• _PROMPT_: Your task is to repeat exactly the lines below between the line holding "export CORE_UTILIZATION = 39" and the line holding "insertedDiodeCount = 0", inclusive, and only those.

• _RAW DATA_:
■ ■ ■ ■ ■ ■ ■

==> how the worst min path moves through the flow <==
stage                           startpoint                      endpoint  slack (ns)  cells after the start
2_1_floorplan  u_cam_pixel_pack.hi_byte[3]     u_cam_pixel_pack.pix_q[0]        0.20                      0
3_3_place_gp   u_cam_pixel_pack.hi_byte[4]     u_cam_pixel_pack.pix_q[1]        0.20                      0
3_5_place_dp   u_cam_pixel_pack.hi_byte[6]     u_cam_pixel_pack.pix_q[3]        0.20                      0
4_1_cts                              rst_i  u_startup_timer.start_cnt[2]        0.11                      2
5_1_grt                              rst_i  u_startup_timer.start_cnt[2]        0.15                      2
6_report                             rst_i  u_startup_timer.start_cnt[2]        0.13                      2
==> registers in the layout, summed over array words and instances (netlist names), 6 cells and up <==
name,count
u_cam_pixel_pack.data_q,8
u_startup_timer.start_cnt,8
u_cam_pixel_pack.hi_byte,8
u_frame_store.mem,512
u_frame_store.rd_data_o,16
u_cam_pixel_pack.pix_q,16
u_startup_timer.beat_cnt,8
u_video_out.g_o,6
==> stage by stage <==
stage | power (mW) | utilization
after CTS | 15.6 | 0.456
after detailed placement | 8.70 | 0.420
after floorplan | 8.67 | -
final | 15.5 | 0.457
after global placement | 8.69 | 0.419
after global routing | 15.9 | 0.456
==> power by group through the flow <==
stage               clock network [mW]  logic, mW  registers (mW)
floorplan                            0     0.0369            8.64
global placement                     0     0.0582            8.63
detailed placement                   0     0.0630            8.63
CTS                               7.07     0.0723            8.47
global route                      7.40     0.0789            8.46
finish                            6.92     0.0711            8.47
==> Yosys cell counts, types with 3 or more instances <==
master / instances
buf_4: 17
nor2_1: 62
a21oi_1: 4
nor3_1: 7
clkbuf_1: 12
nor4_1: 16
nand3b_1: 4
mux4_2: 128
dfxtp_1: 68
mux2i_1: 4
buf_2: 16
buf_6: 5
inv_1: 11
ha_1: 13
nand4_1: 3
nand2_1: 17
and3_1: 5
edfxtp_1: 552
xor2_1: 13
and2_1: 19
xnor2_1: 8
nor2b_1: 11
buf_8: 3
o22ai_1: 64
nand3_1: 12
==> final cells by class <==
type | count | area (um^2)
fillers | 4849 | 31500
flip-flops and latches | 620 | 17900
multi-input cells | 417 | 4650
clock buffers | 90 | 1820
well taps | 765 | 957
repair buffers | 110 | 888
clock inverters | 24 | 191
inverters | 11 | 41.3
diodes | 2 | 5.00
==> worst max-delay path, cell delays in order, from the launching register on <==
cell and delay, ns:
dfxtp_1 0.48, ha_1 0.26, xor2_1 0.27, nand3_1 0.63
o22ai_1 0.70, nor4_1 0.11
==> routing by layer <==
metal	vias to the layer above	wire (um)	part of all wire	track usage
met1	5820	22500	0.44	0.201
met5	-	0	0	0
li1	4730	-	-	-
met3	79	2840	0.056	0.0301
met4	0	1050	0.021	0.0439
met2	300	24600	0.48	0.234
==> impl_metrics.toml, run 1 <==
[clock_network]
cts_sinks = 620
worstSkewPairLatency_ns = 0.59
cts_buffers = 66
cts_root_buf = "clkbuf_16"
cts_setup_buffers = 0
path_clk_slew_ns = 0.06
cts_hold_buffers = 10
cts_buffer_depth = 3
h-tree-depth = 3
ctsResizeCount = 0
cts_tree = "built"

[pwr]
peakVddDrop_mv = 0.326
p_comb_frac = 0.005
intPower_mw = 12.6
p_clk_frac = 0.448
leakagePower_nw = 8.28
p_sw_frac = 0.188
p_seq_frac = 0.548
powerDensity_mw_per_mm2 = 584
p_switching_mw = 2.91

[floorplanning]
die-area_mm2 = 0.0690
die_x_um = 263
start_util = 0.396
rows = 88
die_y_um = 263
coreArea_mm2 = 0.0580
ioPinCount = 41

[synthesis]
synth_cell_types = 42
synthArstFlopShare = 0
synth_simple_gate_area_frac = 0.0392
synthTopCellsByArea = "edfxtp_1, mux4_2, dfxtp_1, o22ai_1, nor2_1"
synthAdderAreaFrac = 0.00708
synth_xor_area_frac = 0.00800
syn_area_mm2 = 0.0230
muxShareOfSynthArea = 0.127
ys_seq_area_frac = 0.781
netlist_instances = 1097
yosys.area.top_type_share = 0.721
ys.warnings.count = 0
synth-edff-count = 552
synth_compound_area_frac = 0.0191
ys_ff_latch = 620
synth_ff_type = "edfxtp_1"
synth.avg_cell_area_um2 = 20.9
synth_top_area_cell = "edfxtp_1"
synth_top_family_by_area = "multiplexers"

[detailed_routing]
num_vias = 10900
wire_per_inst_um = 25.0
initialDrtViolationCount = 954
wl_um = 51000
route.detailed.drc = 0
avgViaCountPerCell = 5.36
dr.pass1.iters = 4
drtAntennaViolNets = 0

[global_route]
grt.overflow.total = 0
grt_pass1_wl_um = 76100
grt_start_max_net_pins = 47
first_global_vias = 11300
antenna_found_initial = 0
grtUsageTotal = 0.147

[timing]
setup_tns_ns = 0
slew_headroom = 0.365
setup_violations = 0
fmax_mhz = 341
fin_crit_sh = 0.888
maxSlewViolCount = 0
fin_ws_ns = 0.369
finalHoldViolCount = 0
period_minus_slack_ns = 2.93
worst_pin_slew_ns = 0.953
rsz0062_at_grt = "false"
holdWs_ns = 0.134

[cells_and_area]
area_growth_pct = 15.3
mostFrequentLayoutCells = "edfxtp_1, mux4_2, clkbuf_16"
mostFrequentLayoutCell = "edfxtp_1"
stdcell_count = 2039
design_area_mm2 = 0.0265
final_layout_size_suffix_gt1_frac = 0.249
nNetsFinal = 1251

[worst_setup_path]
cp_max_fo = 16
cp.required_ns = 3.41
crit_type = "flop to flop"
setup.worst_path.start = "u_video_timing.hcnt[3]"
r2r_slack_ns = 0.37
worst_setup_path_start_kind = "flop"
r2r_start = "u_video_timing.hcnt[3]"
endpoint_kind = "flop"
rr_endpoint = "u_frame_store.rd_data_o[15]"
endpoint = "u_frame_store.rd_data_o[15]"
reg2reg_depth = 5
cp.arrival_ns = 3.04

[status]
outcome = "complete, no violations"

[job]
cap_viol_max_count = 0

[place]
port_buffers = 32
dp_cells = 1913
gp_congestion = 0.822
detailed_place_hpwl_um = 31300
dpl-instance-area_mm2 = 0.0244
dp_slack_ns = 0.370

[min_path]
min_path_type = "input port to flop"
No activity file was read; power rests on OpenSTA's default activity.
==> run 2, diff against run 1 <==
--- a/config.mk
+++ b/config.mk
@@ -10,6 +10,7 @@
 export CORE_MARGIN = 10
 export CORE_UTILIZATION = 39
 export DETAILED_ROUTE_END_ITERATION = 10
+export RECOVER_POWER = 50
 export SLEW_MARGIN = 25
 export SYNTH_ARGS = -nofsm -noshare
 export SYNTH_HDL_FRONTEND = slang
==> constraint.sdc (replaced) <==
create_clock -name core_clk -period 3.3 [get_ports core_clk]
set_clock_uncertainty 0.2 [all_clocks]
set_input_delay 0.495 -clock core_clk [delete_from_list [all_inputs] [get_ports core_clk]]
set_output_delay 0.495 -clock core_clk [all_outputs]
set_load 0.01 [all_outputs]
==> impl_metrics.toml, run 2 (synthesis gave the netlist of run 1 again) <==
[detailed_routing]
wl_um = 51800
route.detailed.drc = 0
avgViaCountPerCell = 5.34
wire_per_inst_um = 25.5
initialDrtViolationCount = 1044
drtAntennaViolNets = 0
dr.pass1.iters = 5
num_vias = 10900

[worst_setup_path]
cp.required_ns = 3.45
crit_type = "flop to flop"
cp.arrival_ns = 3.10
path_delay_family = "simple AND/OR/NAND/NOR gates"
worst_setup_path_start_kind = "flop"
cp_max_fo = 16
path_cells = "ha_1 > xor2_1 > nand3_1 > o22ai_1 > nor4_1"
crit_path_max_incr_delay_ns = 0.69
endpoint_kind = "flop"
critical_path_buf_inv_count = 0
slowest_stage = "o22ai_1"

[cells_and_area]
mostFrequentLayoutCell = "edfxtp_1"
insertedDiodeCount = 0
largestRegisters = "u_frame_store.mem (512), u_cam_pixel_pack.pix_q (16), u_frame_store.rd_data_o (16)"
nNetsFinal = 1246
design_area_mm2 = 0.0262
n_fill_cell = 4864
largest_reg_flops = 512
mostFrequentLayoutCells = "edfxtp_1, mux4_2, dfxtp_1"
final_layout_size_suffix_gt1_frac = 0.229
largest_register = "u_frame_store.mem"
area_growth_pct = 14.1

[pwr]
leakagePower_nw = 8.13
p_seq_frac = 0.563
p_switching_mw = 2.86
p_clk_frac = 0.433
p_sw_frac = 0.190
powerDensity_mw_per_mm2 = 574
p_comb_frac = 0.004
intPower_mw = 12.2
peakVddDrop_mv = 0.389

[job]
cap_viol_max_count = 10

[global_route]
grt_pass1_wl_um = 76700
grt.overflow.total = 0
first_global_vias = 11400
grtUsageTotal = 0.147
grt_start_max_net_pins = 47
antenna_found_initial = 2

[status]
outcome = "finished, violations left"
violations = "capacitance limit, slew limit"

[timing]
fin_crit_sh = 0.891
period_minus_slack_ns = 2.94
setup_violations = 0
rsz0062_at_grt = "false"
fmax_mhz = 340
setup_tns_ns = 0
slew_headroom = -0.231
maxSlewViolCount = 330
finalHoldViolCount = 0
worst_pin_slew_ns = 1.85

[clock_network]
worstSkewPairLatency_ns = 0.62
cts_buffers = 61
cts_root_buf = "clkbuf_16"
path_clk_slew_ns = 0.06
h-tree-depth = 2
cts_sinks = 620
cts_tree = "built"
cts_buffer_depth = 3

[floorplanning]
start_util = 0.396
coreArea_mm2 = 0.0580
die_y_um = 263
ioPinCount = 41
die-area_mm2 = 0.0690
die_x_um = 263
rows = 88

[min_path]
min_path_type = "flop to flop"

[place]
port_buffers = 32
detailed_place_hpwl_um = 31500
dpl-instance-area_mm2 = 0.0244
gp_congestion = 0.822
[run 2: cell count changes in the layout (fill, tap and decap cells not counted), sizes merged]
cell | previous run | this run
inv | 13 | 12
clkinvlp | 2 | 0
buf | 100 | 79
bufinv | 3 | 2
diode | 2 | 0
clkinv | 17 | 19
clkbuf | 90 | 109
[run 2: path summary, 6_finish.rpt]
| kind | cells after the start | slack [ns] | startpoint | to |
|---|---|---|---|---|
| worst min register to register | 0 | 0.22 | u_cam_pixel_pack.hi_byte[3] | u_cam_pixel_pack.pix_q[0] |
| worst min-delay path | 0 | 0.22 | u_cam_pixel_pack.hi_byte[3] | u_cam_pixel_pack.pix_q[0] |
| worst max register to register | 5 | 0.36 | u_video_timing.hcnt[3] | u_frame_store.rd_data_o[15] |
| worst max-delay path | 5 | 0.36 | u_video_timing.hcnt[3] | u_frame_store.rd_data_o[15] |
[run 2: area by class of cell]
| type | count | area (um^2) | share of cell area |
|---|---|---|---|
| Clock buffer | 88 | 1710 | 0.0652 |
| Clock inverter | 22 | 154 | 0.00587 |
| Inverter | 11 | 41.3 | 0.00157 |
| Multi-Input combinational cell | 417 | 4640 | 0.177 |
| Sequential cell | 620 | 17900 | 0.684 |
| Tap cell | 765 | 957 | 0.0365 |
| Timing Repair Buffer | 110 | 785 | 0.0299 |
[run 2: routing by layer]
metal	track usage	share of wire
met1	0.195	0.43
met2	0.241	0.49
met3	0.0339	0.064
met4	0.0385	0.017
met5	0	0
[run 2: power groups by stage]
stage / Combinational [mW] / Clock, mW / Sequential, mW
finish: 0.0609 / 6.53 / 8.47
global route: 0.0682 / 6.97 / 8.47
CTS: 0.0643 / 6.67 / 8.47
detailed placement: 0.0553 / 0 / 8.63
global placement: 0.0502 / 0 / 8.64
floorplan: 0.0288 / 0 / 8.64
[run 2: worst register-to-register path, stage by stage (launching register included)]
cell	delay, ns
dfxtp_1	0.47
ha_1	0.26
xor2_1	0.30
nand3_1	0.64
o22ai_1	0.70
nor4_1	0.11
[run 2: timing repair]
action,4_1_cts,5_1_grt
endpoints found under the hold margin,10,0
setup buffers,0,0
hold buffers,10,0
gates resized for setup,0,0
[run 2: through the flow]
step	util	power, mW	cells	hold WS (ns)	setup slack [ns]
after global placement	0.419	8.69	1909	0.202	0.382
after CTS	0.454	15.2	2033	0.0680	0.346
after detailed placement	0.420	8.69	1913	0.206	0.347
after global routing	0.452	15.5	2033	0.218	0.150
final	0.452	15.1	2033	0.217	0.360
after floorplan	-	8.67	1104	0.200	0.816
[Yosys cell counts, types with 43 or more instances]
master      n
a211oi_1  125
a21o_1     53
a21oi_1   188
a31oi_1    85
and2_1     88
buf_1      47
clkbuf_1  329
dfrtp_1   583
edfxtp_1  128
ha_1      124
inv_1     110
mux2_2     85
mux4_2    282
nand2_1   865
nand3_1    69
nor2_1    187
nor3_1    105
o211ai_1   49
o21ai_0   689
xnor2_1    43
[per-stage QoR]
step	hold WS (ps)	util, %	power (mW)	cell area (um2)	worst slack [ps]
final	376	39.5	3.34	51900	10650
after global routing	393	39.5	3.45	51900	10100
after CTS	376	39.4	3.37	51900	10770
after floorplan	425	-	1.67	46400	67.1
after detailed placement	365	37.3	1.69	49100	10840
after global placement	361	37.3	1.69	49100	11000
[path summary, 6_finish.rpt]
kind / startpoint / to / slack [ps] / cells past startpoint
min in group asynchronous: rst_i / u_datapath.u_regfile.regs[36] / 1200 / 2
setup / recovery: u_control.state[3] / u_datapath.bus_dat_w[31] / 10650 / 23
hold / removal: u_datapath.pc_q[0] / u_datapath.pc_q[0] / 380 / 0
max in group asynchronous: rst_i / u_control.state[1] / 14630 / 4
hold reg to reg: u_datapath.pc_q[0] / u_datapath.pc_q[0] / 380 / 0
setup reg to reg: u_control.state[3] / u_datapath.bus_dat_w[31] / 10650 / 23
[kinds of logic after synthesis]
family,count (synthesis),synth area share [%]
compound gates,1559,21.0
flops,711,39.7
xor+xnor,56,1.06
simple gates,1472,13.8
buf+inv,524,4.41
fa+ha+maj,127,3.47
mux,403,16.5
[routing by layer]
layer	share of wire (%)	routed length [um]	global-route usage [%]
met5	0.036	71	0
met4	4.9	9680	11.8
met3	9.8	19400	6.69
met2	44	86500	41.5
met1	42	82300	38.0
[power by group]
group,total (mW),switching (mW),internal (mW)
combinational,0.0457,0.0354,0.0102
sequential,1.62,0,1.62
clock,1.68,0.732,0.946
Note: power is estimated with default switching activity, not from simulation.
<file path="config.mk">
export PLATFORM = sky130hd
export DESIGN_NAME = snd_tone
export DESIGN_NICKNAME = d
export VERILOG_FILES = /design/src/snd_map_pkg.sv /design/src/snd_tone.sv
export VERILOG_INCLUDE_DIRS = /design/src
export SDC_FILE = /design/constraint.sdc
export NUM_CORES = 1
export LEC_CHECK = 0
export BUFFER_PORTS_ARGS = -buffer_cell sky130_fd_sc_hd__buf_2
export CAP_MARGIN = 20
export CORE_AREA = 2 2 124 126
export CTS_CLUSTER_DIAMETER = 50
export CTS_CLUSTER_SIZE = 20
export DETAILED_ROUTE_END_ITERATION = 16
export DIE_AREA = 0 0 126 128
export SLEW_MARGIN = 10
export SYNTH_ARGS = -nofsm -noshare
export SYNTH_HDL_FRONTEND = slang
export SYNTH_SLANG_ARGS = --single-unit
</file>
<file path="constraint.sdc">
create_clock -name clk -period 4.2 [get_ports clk]
set_input_delay 0.42 -clock clk [delete_from_list [all_inputs] [get_ports clk]]
set_output_delay 0.42 -clock clk [all_outputs]
set_load 0.02 [all_outputs]
</file>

■ ■ ■ ■ ■ ■ ■

• _ANSWER BOX_:
 export CORE_UTILIZATION = 39
 export DETAILED_ROUTE_END_ITERATION = 10
+export RECOVER_POWER = 50
 export SLEW_MARGIN = 25
 export SYNTH_ARGS = -nofsm -noshare
 export SYNTH_HDL_FRONTEND = slang
==> constraint.sdc (replaced) <==
create_clock -name core_clk -period 3.3 [get_ports core_clk]
set_clock_uncertainty 0.2 [all_clocks]
set_input_delay 0.495 -clock core_clk [delete_from_list [all_inputs] [get_ports core_clk]]
set_output_delay 0.495 -clock core_clk [all_outputs]
set_load 0.01 [all_outputs]
==> impl_metrics.toml, run 2 (synthesis gave the netlist of run 1 again) <==
[detailed_routing]
wl_um = 51800
route.detailed.drc = 0
avgViaCountPerCell = 5.34
wire_per_inst_um = 25.5
initialDrtViolationCount = 1044
drtAntennaViolNets = 0
dr.pass1.iters = 5
num_vias = 10900

[worst_setup_path]
cp.required_ns = 3.45
crit_type = "flop to flop"
cp.arrival_ns = 3.10
path_delay_family = "simple AND/OR/NAND/NOR gates"
worst_setup_path_start_kind = "flop"
cp_max_fo = 16
path_cells = "ha_1 > xor2_1 > nand3_1 > o22ai_1 > nor4_1"
crit_path_max_incr_delay_ns = 0.69
endpoint_kind = "flop"
critical_path_buf_inv_count = 0
slowest_stage = "o22ai_1"

[cells_and_area]
mostFrequentLayoutCell = "edfxtp_1"
insertedDiodeCount = 0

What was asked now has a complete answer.